Common Sense Note
Parents need to know that this dark, mature revenge drama uses brutal violence and subjective images to play up its dire emotions. Within the first few minutes, a young couple is horribly attacked by a gang in a scene featuring hard hits and kicks, blood, and screaming. Subsequent violence includes loud and ferocious shooting, stabbing, beating, cars crashing, and a body that's been thrown from a high parking garage floor (viewers don't see the throw, but they see the body). Hospital scenes feature close-ups of bloody bodies and faces. There's some kissing, plus a sex scene (intercut with the violent attack) that shows bare breasts/nipples. Language is fierce, including multiple uses of "f--k."
Sexual
Content
Flirty talk between loving couple ("What are you wearing?"); tender, passionate kiss.

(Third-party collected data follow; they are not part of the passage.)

File: src/slef_pkg.sv
// Constants and types shared by the serial line echo front end
// Overview of operation
// (RULE_01) Link runs 9600 baud, 8N1, both directions
// (RULE_02) Rate and frame format are fixed constants
// (RULE_03) Host should match rate and frame format
// (RULE_04) Other characters stored, pointer advanced, echoed
// (RULE_05) Backspace: pointer back, send 08 20 08
// (RULE_06) CR or LF hands line to parser
// (RULE_07) Parser replies are sent back immediately
// (RULE_08) After execution send CR, LF, '>' prompt
// (RULE_09) Host may send a message at any time
// (RULE_10) Echo confirms reception, no hardware handshake
// (RULE_11) Host ends each message with a terminator
// (RULE_12) Host separates one parameter by a space
// (RULE_13) Host starts common commands with asterisk
// (RULE_14) Host may send each command per line
// (RULE_15) Terminator is LF, CR, or CR LF
// (RULE_16) Backspace on empty line keeps pointer zero
// (RULE_17) Full line drops characters until terminator
package slef_pkg;

  ////////////////////////////////////////////////////////////////////////////
  // Link timing, fixed at build time
  localparam int CLK_HZ    = 125_000_000;
  localparam int BAUD_RATE = 9600;
  localparam int DATA_BITS = 8;
  localparam int STOP_BITS = 1;
  localparam int CNT_W     = 16;
  // Clock cycles per bit, rounded to nearest
  localparam logic [CNT_W-1:0] BIT_CYC_DEF =
    CNT_W'((CLK_HZ + BAUD_RATE / 2) / BAUD_RATE);
  // Bits sent after start: data then stop
  localparam logic [3:0] TX_BITS = 4'(DATA_BITS + STOP_BITS);
  localparam logic [3:0] RX_LAST = 4'(DATA_BITS);

  ////////////////////////////////////////////////////////////////////////////
  // Character codes
  localparam logic [7:0] CH_BS = 8'h08;
  localparam logic [7:0] CH_SP = 8'h20;
  localparam logic [7:0] CH_CR = 8'h0d;
  localparam logic [7:0] CH_LF = 8'h0a;
  localparam logic [7:0] CH_GT = 8'h3e;

  ////////////////////////////////////////////////////////////////////////////
  // Buffer sizes
  localparam int LINE_DEPTH = 64;
  localparam int ADDR_W     = 6;
  localparam int PTR_W      = 7;
  localparam logic [PTR_W-1:0] PTR_FULL = PTR_W'(LINE_DEPTH);
  localparam int TXQ_DEPTH  = 16;
  localparam int TXQ_W      = 8;

  ////////////////////////////////////////////////////////////////////////////
  // Line editor states
  typedef enum logic [2:0] {
    ST_IDLE  = 3'h0,
    ST_PARSE = 3'h1,
    ST_PR_CR = 3'h3,
    ST_PR_LF = 3'h2,
    ST_PR_GT = 3'h6,
    ST_BS_A  = 3'h4,
    ST_BS_SP = 3'h5,
    ST_BS_B  = 3'h7
  } slef_state_t;

endpackage

File: src/slef_fifo.sv
// Transmit queue FIFO with valid/ready on both sides
`timescale 1ns/1ps
module slef_fifo #(
  parameter int W = 8,
  parameter int D = 16
) (
  input  wire logic         clk,
  input  wire logic         rst_n,
  input  wire logic         in_valid,
  output logic              in_ready,
  input  wire logic [W-1:0] in_data,
  output logic              out_valid,
  input  wire logic         out_ready,
  output logic [W-1:0]      out_data
);
  localparam int AW = $clog2(D);

  logic [W-1:0] mem [D];
  logic [AW:0]  wptr;
  logic [AW:0]  rptr;
  logic [AW:0]  next_wptr;
  logic [AW:0]  next_rptr;
  logic         push;
  logic         pop;

  ////////////////////////////////////////////////////////////////////////////
  // Full and empty from pointers with wrap bit
  always_comb begin
    out_valid = (wptr != rptr);
    in_ready  = (wptr != {~rptr[AW], rptr[AW-1:0]});
    out_data  = mem[rptr[AW-1:0]];
    push      = in_valid && in_ready;
    pop       = out_valid && out_ready;
    next_wptr = push ? wptr + 1'b1 : wptr;
    next_rptr = pop ? rptr + 1'b1 : rptr;
  end

  // Pointer registers
  always_ff @(posedge clk or negedge rst_n) begin
    if (!rst_n) begin
      wptr <= '0;
      rptr <= '0;
    end else begin
      wptr <= next_wptr;
      rptr <= next_rptr;
    end
  end

  // Storage array
  always_ff @(posedge clk) begin
    if (push) begin
      mem[wptr[AW-1:0]] <= in_data;
    end
  end

endmodule

File: src/slef_top.sv
// Serial line echo front end: receiver, line editor, transmitter
`timescale 1ns/1ps
module slef_top
  import slef_pkg::*;
#(
  parameter logic [CNT_W-1:0] BIT_CYC = BIT_CYC_DEF
) (
  input  wire logic              mclk,
  input  wire logic              rst_n,
  input  wire logic              rxd,
  output logic                   txd,
  output logic                   cmd_valid,
  input  wire logic              cmd_ready,
  output logic [PTR_W-1:0]       cmd_len,
  input  wire logic [ADDR_W-1:0] cmd_rd_addr,
  output logic [7:0]             cmd_rd_data,
  input  wire logic              exec_done,
  input  wire logic              rsp_valid,
  input  wire logic [7:0]        rsp_data,
  output logic                   rsp_ready
);

  ////////////////////////////////////////////////////////////////////////////
  // Reset release through two flops
  logic rst_meta_n;
  logic rst_sync_n;

  always_ff @(posedge mclk or negedge rst_n) begin
    if (!rst_n) begin
      rst_meta_n <= 1'b0;
      rst_sync_n <= 1'b0;
    end else begin
      rst_meta_n <= 1'b1;
      rst_sync_n <= rst_meta_n;
    end
  end

  ////////////////////////////////////////////////////////////////////////////
  // Receiver: 8N1 sampled mid-bit, fixed rate
  logic             rx_busy;
  logic [CNT_W-1:0] rx_cnt;
  logic [3:0]       rx_bit;
  logic [7:0]       rx_shift;
  logic             rx_pend;
  logic [7:0]       rx_char;
  logic             next_rx_busy;
  logic [CNT_W-1:0] next_rx_cnt;
  logic [3:0]       next_rx_bit;
  logic [7:0]       next_rx_shift;
  logic             next_rx_pend;
  logic [7:0]       next_rx_char;
  logic             rx_take;

  // Bit timing and capture; a received byte waits in rx_char
  always_comb begin
    next_rx_busy  = rx_busy;
    next_rx_cnt   = rx_cnt;
    next_rx_bit   = rx_bit;
    next_rx_shift = rx_shift;
    next_rx_char  = rx_char;
    next_rx_pend  = rx_pend && !rx_take;
    if (!rx_busy) begin
      if (!rxd) begin // RULE_09
        next_rx_busy = 1'b1;
        next_rx_cnt  = {1'b0, BIT_CYC[CNT_W-1:1]};
        next_rx_bit  = 4'h0;
      end
    end else if (rx_cnt != '0) begin
      next_rx_cnt = rx_cnt - 1'b1;
    end else begin
      next_rx_cnt = BIT_CYC - 1'b1; // RULE_01
      if (rx_bit == 4'h0) begin
        // A start bit that vanished was a glitch
        next_rx_busy = !rxd;
        next_rx_bit  = 4'h1;
      end else if (rx_bit <= RX_LAST) begin
        next_rx_shift = {rxd, rx_shift[7:1]};
        next_rx_bit   = rx_bit + 1'b1;
      end else begin
        next_rx_busy = 1'b0;
        if (rxd) begin // RULE_01
          // New byte wins over the take of the old one
          next_rx_pend = 1'b1;
          next_rx_char = rx_shift;
        end
      end
    end
  end

  // Receiver registers
  always_ff @(posedge mclk or negedge rst_sync_n) begin
    if (!rst_sync_n) begin
      rx_busy  <= 1'b0;
      rx_cnt   <= '0;
      rx_bit   <= 4'h0;
      rx_shift <= 8'h00;
      rx_pend  <= 1'b0;
      rx_char  <= 8'h00;
    end else begin
      rx_busy  <= next_rx_busy;
      rx_cnt   <= next_rx_cnt;
      rx_bit   <= next_rx_bit;
      rx_shift <= next_rx_shift;
      rx_pend  <= next_rx_pend;
      rx_char  <= next_rx_char;
    end
  end

  ////////////////////////////////////////////////////////////////////////////
  // Transmit queue between editor and transmitter
  logic       q_in_valid;
  logic       q_in_ready;
  logic [7:0] q_in_data;
  logic       q_out_valid;
  logic       q_out_ready;
  logic [7:0] q_out_data;

  slef_fifo #(
    .W (TXQ_W),
    .D (TXQ_DEPTH)
  ) u_txq (
    .clk       (mclk),
    .rst_n     (rst_sync_n),
    .in_valid  (q_in_valid),
    .in_ready  (q_in_ready),
    .in_data   (q_in_data),
    .out_valid (q_out_valid),
    .out_ready (q_out_ready),
    .out_data  (q_out_data)
  );

  ////////////////////////////////////////////////////////////////////////////
  // Transmitter: start, 8 data LSB first, 1 stop
  logic             tx_busy;
  logic [CNT_W-1:0] tx_cnt;
  logic [3:0]       tx_bits;
  logic [8:0]       tx_shift;
  logic             tx_line;
  logic             next_tx_busy;
  logic [CNT_W-1:0] next_tx_cnt;
  logic [3:0]       next_tx_bits;
  logic [8:0]       next_tx_shift;
  logic             next_tx_line;

  assign q_out_ready = !tx_busy;
  assign txd         = tx_line;

  // Bit divider gives one enable per bit time
  always_comb begin
    next_tx_busy  = tx_busy;
    next_tx_cnt   = tx_cnt;
    next_tx_bits  = tx_bits;
    next_tx_shift = tx_shift;
    next_tx_line  = tx_line;
    if (!tx_busy) begin
      if (q_out_valid) begin
        next_tx_busy  = 1'b1;
        next_tx_line  = 1'b0;
        next_tx_shift = {1'b1, q_out_data};
        next_tx_bits  = TX_BITS; // RULE_01
        next_tx_cnt   = BIT_CYC - 1'b1; // RULE_02
      end
    end else if (tx_cnt != '0) begin
      next_tx_cnt = tx_cnt - 1'b1;
    end else if (tx_bits != 4'h0) begin
      next_tx_line  = tx_shift[0];
      next_tx_shift = {1'b1, tx_shift[8:1]};
      next_tx_bits  = tx_bits - 1'b1;
      next_tx_cnt   = BIT_CYC - 1'b1;
    end else begin
      next_tx_busy = 1'b0; // Stop bit time has elapsed
    end
  end

  // Transmitter registers; line idles high
  always_ff @(posedge mclk or negedge rst_sync_n) begin
    if (!rst_sync_n) begin
      tx_busy  <= 1'b0;
      tx_cnt   <= '0;
      tx_bits  <= 4'h0;
      tx_shift <= 9'h1ff;
      tx_line  <= 1'b1;
    end else begin
      tx_busy  <= next_tx_busy;
      tx_cnt   <= next_tx_cnt;
      tx_bits  <= next_tx_bits;
      tx_shift <= next_tx_shift;
      tx_line  <= next_tx_line;
    end
  end

  ////////////////////////////////////////////////////////////////////////////
  // Line editor
  logic [7:0]       line_mem [LINE_DEPTH];
  slef_state_t      st;
  slef_state_t      next_st;
  logic [PTR_W-1:0] ptr;
  logic [PTR_W-1:0] next_ptr;
  logic             last_cr;
  logic             next_last_cr;
  logic             next_cmd_valid;
  logic             wr_en;

  assign cmd_len = ptr;

  // Character handling, erase sequence, parser hand-off and prompt
  always_comb begin
    next_st        = st;
    next_ptr       = ptr;
    next_last_cr   = last_cr;
    next_cmd_valid = cmd_valid;
    q_in_valid     = 1'b0;
    q_in_data      = 8'h00;
    rx_take        = 1'b0;
    wr_en          = 1'b0;
    rsp_ready      = 1'b0;
    unique case (st)
      ST_IDLE: begin
        if (rx_pend) begin
          if (rx_char == CH_BS) begin
            rx_take      = 1'b1;
            next_last_cr = 1'b0;
            if (ptr != '0) begin // RULE_16
              next_ptr = ptr - 1'b1; // RULE_05
              next_st  = ST_BS_A;
            end
          end else if (rx_char == CH_LF && last_cr) begin
            rx_take      = 1'b1; // RULE_15
            next_last_cr = 1'b0;
          end else if (rx_char == CH_CR || rx_char == CH_LF) begin
            rx_take        = 1'b1;
            next_last_cr   = (rx_char == CH_CR); // RULE_15
            next_cmd_valid = 1'b1; // RULE_06
            next_st        = ST_PARSE;
          end else if (ptr == PTR_FULL) begin
            rx_take      = 1'b1; // RULE_17
            next_last_cr = 1'b0;
          end else begin
            // Echo waits for room in the queue
            q_in_valid = 1'b1; // RULE_10
            q_in_data  = rx_char; // RULE_04
            if (q_in_ready) begin
              rx_take      = 1'b1;
              wr_en        = 1'b1; // RULE_04
              next_ptr     = ptr + 1'b1; // RULE_04
              next_last_cr = 1'b0;
            end
          end
        end
      end
      ST_BS_A: begin
        q_in_valid = 1'b1;
        q_in_data  = CH_BS; // RULE_05
        if (q_in_ready) begin
          next_st = ST_BS_SP;
        end
      end
      ST_BS_SP: begin
        q_in_valid = 1'b1;
        q_in_data  = CH_SP; // RULE_05
        if (q_in_ready) begin
          next_st = ST_BS_B;
        end
      end
      ST_BS_B: begin
        q_in_valid = 1'b1;
        q_in_data  = CH_BS; // RULE_05
        if (q_in_ready) begin
          next_st = ST_IDLE;
        end
      end
      ST_PARSE: begin
        // Replies pass straight to the queue
        q_in_valid = rsp_valid; // RULE_07
        q_in_data  = rsp_data; // RULE_07
        rsp_ready  = q_in_ready; // RULE_07
        if (cmd_valid && cmd_ready) begin
          next_cmd_valid = 1'b0;
        end
        if (exec_done && !cmd_valid) begin
          next_ptr = '0;
          next_st  = ST_PR_CR; // RULE_08
        end
      end
      ST_PR_CR: begin
        q_in_valid = 1'b1;
        q_in_data  = CH_CR; // RULE_08
        if (q_in_ready) begin
          next_st = ST_PR_LF;
        end
      end
      ST_PR_LF: begin
        q_in_valid = 1'b1;
        q_in_data  = CH_LF; // RULE_08
        if (q_in_ready) begin
          next_st = ST_PR_GT;
        end
      end
      ST_PR_GT: begin
        q_in_valid = 1'b1;
        q_in_data  = CH_GT; // RULE_08
        if (q_in_ready) begin
          next_st = ST_IDLE;
        end
      end
    endcase
  end

  // Editor registers
  always_ff @(posedge mclk or negedge rst_sync_n) begin
    if (!rst_sync_n) begin
      st        <= ST_IDLE;
      ptr       <= '0;
      last_cr   <= 1'b0;
      cmd_valid <= 1'b0;
    end else begin
      st        <= next_st;
      ptr       <= next_ptr;
      last_cr   <= next_last_cr;
      cmd_valid <= next_cmd_valid;
    end
  end

  // Line buffer write and parser read port
  always_ff @(posedge mclk) begin
    if (wr_en) begin
      line_mem[ptr[ADDR_W-1:0]] <= rx_char; // RULE_04
    end
    cmd_rd_data <= line_mem[cmd_rd_addr];
  end

endmodule

File: config.mk
export PLATFORM = sky130hd
export DESIGN_NAME = slef_top
export DESIGN_NICKNAME = d
export VERILOG_FILES = /design/src/slef_pkg.sv /design/src/slef_fifo.sv /design/src/slef_top.sv
export SDC_FILE = /design/constraint.sdc
export NUM_CORES = 1
export LEC_CHECK = 0
export BUFFER_PORTS_ARGS = -buffer_cell sky130_fd_sc_hd__buf_2
export CAP_MARGIN = 0
export CELL_PAD_IN_SITES_DETAIL_PLACEMENT = 1
export CELL_PAD_IN_SITES_GLOBAL_PLACEMENT = 1
export CORE_AREA = 2 2 237 239
export DETAILED_ROUTE_END_ITERATION = 16
export DIE_AREA = 0 0 239 241
export PLACE_DENSITY_LB_ADDON = 0.2
export SLEW_MARGIN = 10
export SYNTH_ARGS = -nofsm -noshare
export SYNTH_HDL_FRONTEND = slang
export SYNTH_SLANG_ARGS = --single-unit
File: constraint.sdc
create_clock -name mclk -period 5.15 [get_ports mclk]
set_input_delay 0.2575 -clock mclk [delete_from_list [all_inputs] [get_ports mclk]]
set_output_delay 0.2575 -clock mclk [all_outputs]
set_load 0.005 [all_outputs]
==> results.md <==
- Sw Ratio: 21.76%
- Grt total ovfl: 0
- Final TNS setup: 0 ns
- Number of detailed-route iterations in the first pass: 5
- Syn avg cell area: 18.09 sq um
- Crit. End Element: flop
- Layout cells sized above 1: 22.83%
- Post-synth EDFFs: 640
- Slowest cell on crit path: nor2_1
- CP bufs+invs: 0
- Slew HR: 32.63%
- Post-route insts no fill: 2482
- Most used cell, CP: nor2_1
- I/O Pins: 38
- Total core area: 0.05488 sq mm
- Placed Cells: 2339
- Post-synth cell types: 78
- Asr flop ratio synth: 12.43%
- Vias in the first global route: 16.50k
- Root Driver: clkbuf_16
- Critical path fanouts, max: 17
- Final core utilization: 61.12%
- # DRC: 0
- Mapped Area: 0.03000 sq mm
- RD Place Congestion: 0.8059
- Longest Clk Path Bufs: 3
- Clk pwr share: 43.3%
- Avg Vias per Cell: 6.295
- Initial antenna violation count: 1
- Post-DP HPWL: 45210 microns
- Maxcap violations: 0
- Top-area cell type share of the netlist area: 64.07%
- Hold Violations, Final: 0
- Syn Nets: 1696
- Slew Viols, Final: 0
- Initial Util: 54.66%
- Vias post-DR: 15.63k
- Outcome: completed
- Final nets: 1755
- Worst Skew: 0.03277 ns
- Antenna-violating nets left: 0
- RSZ-0062 raised after global routing: no
- Ratio of final minimum period to clock period: 81.32%
- Worst path cell trace: or2_2 > nor2_1 > and3_1 > nor2b_1 > nand4b_2 > nor2_1
- Cell Int Power: 10.33 mW
- Yosys reg bits: 740
- Final min period: 4.188 ns
- P per Cell Area: 393.7 mW/mm^2
- Largest net degree at the start of global routing: 70
- Site Rows: 86
- HP Start: exec_done
- Sequential-to-total area share from yosys stat: 72.32%
- DRT iter0 DRCs: 1457
- RR Startpoint: st[1]$_DFFE_PN0P_
- Clock transition at path regs: 0.06 ns
- Die H: 241 microns
- Num CTS Buffers: 76
- Leak: 9.902 nW
- Gate Count Post-Synth: 1658
- Dominant synthesized flop cell: edfxtp_1
- Htree depth: 3
- Die area: 0.05760 sq mm
- Synth area leader: edfxtp_1
- WL/cell: 29.37 microns
- Total number of yosys warnings: 0
- Worst setup path startpoint: st[1]$_DFFE_PN0P_
- Antenna diodes: 0
- Die width: 239 microns
- NetSw: 2.873 mW
- Setup violators final: 0
- Port Buffer Count: 37
- Global router's overall resource usage: 26.39%
- Worst-Skew Late Latency: 0.63 ns
- Crit path max-delay family: simple AND/OR/NAND/NOR gates
- Ranking of synthesized cells by area: edfxtp_1 64%, mux4_2 12%, dfrtp_1 6.9%, nor2_1 1.5%, mux2i_1 1.1%
- Sequential share of power: 50.6%
- Max VDD drop: 0.3063 mV
- Startpoint types: flop
- Clock sink count: 740
- Max frequency: 238.8 MHz
- Logic pwr share: 6.1%
- Final WL: 72900 microns
- Area growth from synthesis to layout: 11.82%
- Worst Tran Pin Value: 1.011 ns
- First-pass GRT wire length: 109700 microns
- Worst EP arrival: 4.42 ns
- Crit Path Class: flop to flop
- Crit-path max cell delay: 0.79 ns
- WP data required: 5.38 ns
- CTS tree: built
- Hold crit path type: input port to flop
[cell type report]
| cell class | count | area (sq um) |
|---|---|---|
| multi-input cells | 810 | 7801 |
| inverters | 23 | 86.33 |
| clock buffers | 102 | 2112 |
| well taps | 704 | 880.8 |
| flip-flops and latches | 740 | 21710 |
| clock inverters | 37 | 503.0 |
| repair buffers | 66 | 449.2 |
| fillers | 4765 | 21340 |
[flip-flops by register name, indices dropped and copies added, names as in the netlist, 4 cells and up]
register	count
line_mem	512
u_txq.mem	128
rx_cnt	16
tx_cnt	16
cmd_rd_data	8
rx_char	8
rx_shift	8
tx_shift	8
cmd_len	7
u_txq.rptr	5
u_txq.wptr	5
rx_bit	4
tx_bits	4
[metrics by stage]
stage	worst slack, ns	instance area [sq um]	hold slack, ns	power (mW)
2_1_floorplan	1.558	30000	-0.03809	7.396
3_3_place_gp	1.259	30880	0.04228	7.583
3_5_place_dp	1.047	30880	0.04782	7.613
4_1_cts	0.9702	33540	0.07766	13.30
5_1_grt	0.7665	33540	0.1118	13.59
6_report	0.9620	33540	0.1029	13.21
[cells in the final DEF, fill, tap and decap left out, types with 20 or more instances in the layout]
cell type  count
a21oi_1       56
buf_4         25
mux2i_1       32
mux4_2       158
nand2_1       63
dfrtp_1       73
inv_1         23
o21ai_0       27
nor2_1       122
o22ai_1       39
edfxtp_1     640
clkbuf_16     78
xor2_1        20
buf_2         34
[synth_stat cells (6+ instances only)]
master    count
a211oi_1     17
nand3b_1      7
nor2_1      122
a21oi_1      56
o21ai_0      27
mux2i_1      32
mux2_2       16
or4_1         7
ha_1         17
nor3b_1       6
buf_4        13
nand2_1      63
inv_1        23
nor2b_1      13
dfxtp_1       8
nand2b_1     16
xor2_1       20
a22o_1        6
buf_2        25
nand3_1       9
or3_1         7
a21o_1        8
mux4_2      158
edfxtp_1    640
xnor2_1      11
clkbuf_1     36
and3_1        9
buf_1         8
nand4_1       9
dfstp_2       9
o22ai_1      39
dfrtp_1      83
nor3_1       16
o31ai_1       8
and2_1       10
nor4_1        7
a31oi_1      11
[power groups by stage]
stage	registers (mW)	clock network (mW)	logic [mW]
after floorplan	6.76	0	0.635
after global placement	6.79	0	0.790
after detailed placement	6.80	0	0.812
after CTS	6.68	5.80	0.820
after global routing	6.70	6.01	0.884
final	6.68	5.72	0.803
[worst min-delay path, cell delays in order]
cell and delay, ns:
buf_2 0.10, a21o_1 0.11, a31oi_1 0.07, a31oi_1 0.14
[path summary, 6_finish.rpt]
check	end	slack (ns)	depth (start not counted)
max in group asynchronous	u_txq.rptr[1]$_DFFE_PN0P_	3.77	1
worst max-delay path	line_mem[37][1]$_DFFE_PP_	0.96	6
min in group asynchronous	rx_shift[5]$_DFFE_PN0P_	0.35	0
worst min register to register	rx_shift[5]$_DFFE_PN0P_	0.35	0
worst min-delay path	st[1]$_DFFE_PN0P_	0.10	4
worst max register to register	line_mem[37][1]$_DFFE_PP_	0.96	6
[layer usage]
| metal | GRT usage (%) | vias to the layer above | share of wire [%] |
|---|---|---|---|
| met3 | 4.941 | 129 | 6.7 |
| met2 | 43.30 | 586 | 49 |
| li1 | - | 6791 | - |
| met5 | 0 | - | 0.015 |
| met4 | 7.992 | 2 | 2.9 |
| met1 | 36.45 | 8117 | 41 |
[logic make-up (layout without fill, tap and decap cells)]
logic type / Yosys count / after routing / synth area share, %
AOI/OAI and AO/OA: 208 / 208 / 4.526
and+or+nand+nor: 346 / 346 / 6.257
buffers and inverters: 108 / 228 / 1.673
muxes: 206 / 206 / 13.53
DFF: 740 / 740 / 72.32
other: 1 / 1 / 0.01250
xor gates and xnor gates: 31 / 31 / 0.9052
adders and majority gates: 18 / 18 / 0.7759
[repair_timing]
item | CTS | global route
buffers inserted | 0 | 0
gates resized for setup | 0 | 0
hold buffers | 4 | 0
endpoints found under the hold margin | 4 | 0
(Power assumes the default switching activity.)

A brutal attack is intercut with a flashback to a sex scene -- which focuses on faces and close-ups of body parts, including nipples and hands on torsos. Slangy references to people and body parts ("dick," "that little whore," "t--ties").
Violence
Brutal tunnel attack features fast editing and disturbing camerawork (sometimes using cell-phone video footage). The attack itself includes hitting, kicking, bodies being thrown against the tunnel wall, and bloody faces, limbs, and torsos. The subsequent hospital scenes feature frantic ER rushing, bloody clothes being cut off, and images of horrific injuries (including visuals of a woman shot in the head). Erica's post-attack face is a darkly bloody pulp. A cop asks a young girl if her stepfather "hurt" her mommy. Erica enters a gun shop, then buys a handgun illegally. Other very loud, bloody scenes include a man shooting a woman in the chest and Erica shooting him in neck (bottles smash, blood on the floor); Erica shooting two thieves on a subway; and Erica holding gun to pimp's head, then shooting him as he tries to run her over.
Language
Frequent uses of "f--k," plus "bitch," "s--t," "ass," "a--hole," and "hell." Erica calls herself a "super c--t." Other salty phrases ("rap sheet longer than my dick," "Christ on a cracker," "the show sucked," "prick").
Social
Behavior
Criminals and thugs are everywhere, committing violent acts with guns, knives, and heavy boots. The hero is a vigilante, which raises lots of questions about justice and morality. A good cop pursues a wife-abuser who eludes legal punishment.
Consumerism
In a convenience store scene, the majority of visibly labeled products are Coca-Cola brands (Sprite, Fanta, 7-Up, Dasani). Images of an iPod, with artists listed (Dixie Chicks, Radiohead, U2).
Drugs / Tobacco /
Alcohol
Erica takes prescription pills; Mercer also takes pills (could be off-the-shelf painkillers -- hard to tell). Erica smokes cigarettes repeatedly. Mercer drinks in a bar. Erica tosses her cigarette and pills in the toilet. Reference to "crackheads."